A Segway tour is also a good way to fully appreciate the Jerusalem Botanical Gardens, located near Hebrew University’s Givat Ram campus. Seasonal exhibits, a conservatory, pond, and the largest plant collection in the country make this a pleasant urban oasis. A Segway trip will allow you to take in the sights and still leave you with plenty of energy to continue exploring Jerusalem and its many attractions.
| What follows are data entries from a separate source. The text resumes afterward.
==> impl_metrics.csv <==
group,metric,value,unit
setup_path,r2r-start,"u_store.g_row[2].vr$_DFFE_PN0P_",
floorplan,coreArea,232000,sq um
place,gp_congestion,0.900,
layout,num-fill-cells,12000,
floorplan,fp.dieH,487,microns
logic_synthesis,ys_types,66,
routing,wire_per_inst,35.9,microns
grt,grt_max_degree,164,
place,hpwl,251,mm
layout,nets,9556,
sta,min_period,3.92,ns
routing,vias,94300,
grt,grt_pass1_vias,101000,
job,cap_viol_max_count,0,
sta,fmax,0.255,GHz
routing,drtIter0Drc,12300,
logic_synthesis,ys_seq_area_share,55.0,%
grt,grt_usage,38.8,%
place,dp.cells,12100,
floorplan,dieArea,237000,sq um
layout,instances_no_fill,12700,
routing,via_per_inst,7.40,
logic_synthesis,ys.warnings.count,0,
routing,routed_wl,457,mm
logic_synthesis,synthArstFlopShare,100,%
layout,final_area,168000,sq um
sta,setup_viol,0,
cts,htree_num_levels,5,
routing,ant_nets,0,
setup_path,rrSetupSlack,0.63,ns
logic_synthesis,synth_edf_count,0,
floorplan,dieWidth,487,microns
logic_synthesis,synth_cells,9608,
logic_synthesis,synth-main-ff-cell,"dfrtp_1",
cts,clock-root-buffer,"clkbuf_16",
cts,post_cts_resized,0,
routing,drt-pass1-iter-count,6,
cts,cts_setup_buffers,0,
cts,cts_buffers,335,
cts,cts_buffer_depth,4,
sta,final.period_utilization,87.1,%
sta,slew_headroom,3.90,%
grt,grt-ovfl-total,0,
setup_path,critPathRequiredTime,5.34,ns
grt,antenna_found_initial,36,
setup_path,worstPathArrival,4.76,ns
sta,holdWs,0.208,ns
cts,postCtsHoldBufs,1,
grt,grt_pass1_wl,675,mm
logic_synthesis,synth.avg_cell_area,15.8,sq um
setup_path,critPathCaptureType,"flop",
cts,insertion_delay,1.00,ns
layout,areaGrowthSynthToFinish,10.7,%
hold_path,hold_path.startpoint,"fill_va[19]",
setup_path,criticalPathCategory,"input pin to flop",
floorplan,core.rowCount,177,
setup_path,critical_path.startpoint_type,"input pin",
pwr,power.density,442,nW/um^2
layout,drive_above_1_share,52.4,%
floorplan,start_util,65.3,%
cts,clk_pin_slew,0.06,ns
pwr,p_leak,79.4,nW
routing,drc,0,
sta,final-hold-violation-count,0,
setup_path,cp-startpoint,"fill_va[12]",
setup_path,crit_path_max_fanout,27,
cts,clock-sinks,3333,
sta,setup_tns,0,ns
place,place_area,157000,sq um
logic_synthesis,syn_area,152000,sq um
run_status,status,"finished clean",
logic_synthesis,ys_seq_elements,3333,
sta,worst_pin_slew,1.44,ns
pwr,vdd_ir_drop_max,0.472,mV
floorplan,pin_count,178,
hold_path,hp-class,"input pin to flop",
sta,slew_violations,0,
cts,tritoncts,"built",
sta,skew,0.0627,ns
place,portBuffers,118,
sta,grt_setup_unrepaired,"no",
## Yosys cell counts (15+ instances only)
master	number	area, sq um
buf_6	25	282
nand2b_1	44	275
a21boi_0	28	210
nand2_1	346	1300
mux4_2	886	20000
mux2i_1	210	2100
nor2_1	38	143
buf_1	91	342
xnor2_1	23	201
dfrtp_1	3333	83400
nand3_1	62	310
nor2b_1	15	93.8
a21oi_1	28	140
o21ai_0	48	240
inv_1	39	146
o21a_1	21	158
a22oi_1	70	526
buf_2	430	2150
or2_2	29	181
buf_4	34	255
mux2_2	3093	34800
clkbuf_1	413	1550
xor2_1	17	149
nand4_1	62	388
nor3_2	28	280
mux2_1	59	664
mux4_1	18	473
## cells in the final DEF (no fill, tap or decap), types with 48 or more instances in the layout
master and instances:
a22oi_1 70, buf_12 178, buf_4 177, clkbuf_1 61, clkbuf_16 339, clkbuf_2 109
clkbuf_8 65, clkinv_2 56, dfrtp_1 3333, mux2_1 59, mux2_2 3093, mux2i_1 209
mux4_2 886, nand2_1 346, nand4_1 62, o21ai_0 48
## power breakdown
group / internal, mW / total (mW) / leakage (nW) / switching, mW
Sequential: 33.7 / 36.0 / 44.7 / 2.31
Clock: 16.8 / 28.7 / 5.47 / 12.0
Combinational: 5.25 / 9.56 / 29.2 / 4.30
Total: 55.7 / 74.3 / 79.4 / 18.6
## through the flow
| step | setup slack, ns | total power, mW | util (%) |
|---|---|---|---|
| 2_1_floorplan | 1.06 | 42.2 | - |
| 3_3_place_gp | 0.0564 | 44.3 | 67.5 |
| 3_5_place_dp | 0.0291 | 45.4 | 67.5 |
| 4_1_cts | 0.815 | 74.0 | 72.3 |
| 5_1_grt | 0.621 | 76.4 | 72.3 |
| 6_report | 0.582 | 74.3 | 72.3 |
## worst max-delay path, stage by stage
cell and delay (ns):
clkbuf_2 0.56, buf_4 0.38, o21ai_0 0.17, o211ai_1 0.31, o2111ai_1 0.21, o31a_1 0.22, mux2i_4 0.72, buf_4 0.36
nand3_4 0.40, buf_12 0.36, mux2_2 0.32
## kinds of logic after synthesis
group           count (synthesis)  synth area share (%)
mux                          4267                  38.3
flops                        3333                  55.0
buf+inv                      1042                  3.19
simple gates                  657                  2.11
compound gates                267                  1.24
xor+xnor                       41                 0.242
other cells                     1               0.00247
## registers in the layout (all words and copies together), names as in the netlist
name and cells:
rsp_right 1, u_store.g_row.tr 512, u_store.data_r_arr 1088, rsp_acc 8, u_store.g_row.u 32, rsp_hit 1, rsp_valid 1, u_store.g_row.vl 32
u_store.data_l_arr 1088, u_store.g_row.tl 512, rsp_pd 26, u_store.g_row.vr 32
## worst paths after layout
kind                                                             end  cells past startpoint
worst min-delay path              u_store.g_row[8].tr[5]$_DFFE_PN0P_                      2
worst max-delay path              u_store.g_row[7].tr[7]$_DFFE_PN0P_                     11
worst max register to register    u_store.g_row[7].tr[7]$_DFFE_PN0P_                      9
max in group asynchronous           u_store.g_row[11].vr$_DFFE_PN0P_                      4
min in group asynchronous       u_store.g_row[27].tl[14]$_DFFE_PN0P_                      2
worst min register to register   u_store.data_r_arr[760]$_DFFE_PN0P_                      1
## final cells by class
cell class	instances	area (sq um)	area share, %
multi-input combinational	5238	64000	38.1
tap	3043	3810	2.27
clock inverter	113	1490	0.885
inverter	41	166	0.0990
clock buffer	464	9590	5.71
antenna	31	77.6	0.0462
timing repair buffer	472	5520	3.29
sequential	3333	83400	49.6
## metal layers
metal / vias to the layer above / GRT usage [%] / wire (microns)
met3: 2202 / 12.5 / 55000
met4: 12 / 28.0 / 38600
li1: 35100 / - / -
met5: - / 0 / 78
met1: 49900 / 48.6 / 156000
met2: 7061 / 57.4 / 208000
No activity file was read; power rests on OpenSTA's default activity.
Mishkenot Shaananim and Yemin Moshe are two Jerusalem neighborhoods served by the Segway tour companies. Located in the valley just west of Jaffa Gate and Mt Zion, Mishkenot Shaananim was the first neighborhood built outside the walls of the Old City in the late 19th century. Sponsored by British philanthropist Moses Montefiore, the simple terraced dwellings were topped with a crenelated wall in the same style as the walls of the Old City—an effort to keep things familiar for the brave residents who ventured out of the Old City and exposed themselves to bandits.
Montefiore built the poor people a windmill so they could grind grain and support themselves, but apparently Jerusalem’s wind patterns were never quite sufficient and the windmill became a decorative symbol identifying the neighborhood. Today there’s a wide platform next to the landmark where Segway tours stop to take advantage of the superb views of the hills surrounding Jerusalem.
Things to Do in Jerusalem Trivia: Did You Know?
A new Segway costs between $5,000 and $7,000 dollars. Although they were invented in 2001, they only became legal in Israel in 2006. Riders must be at least 16 years of age.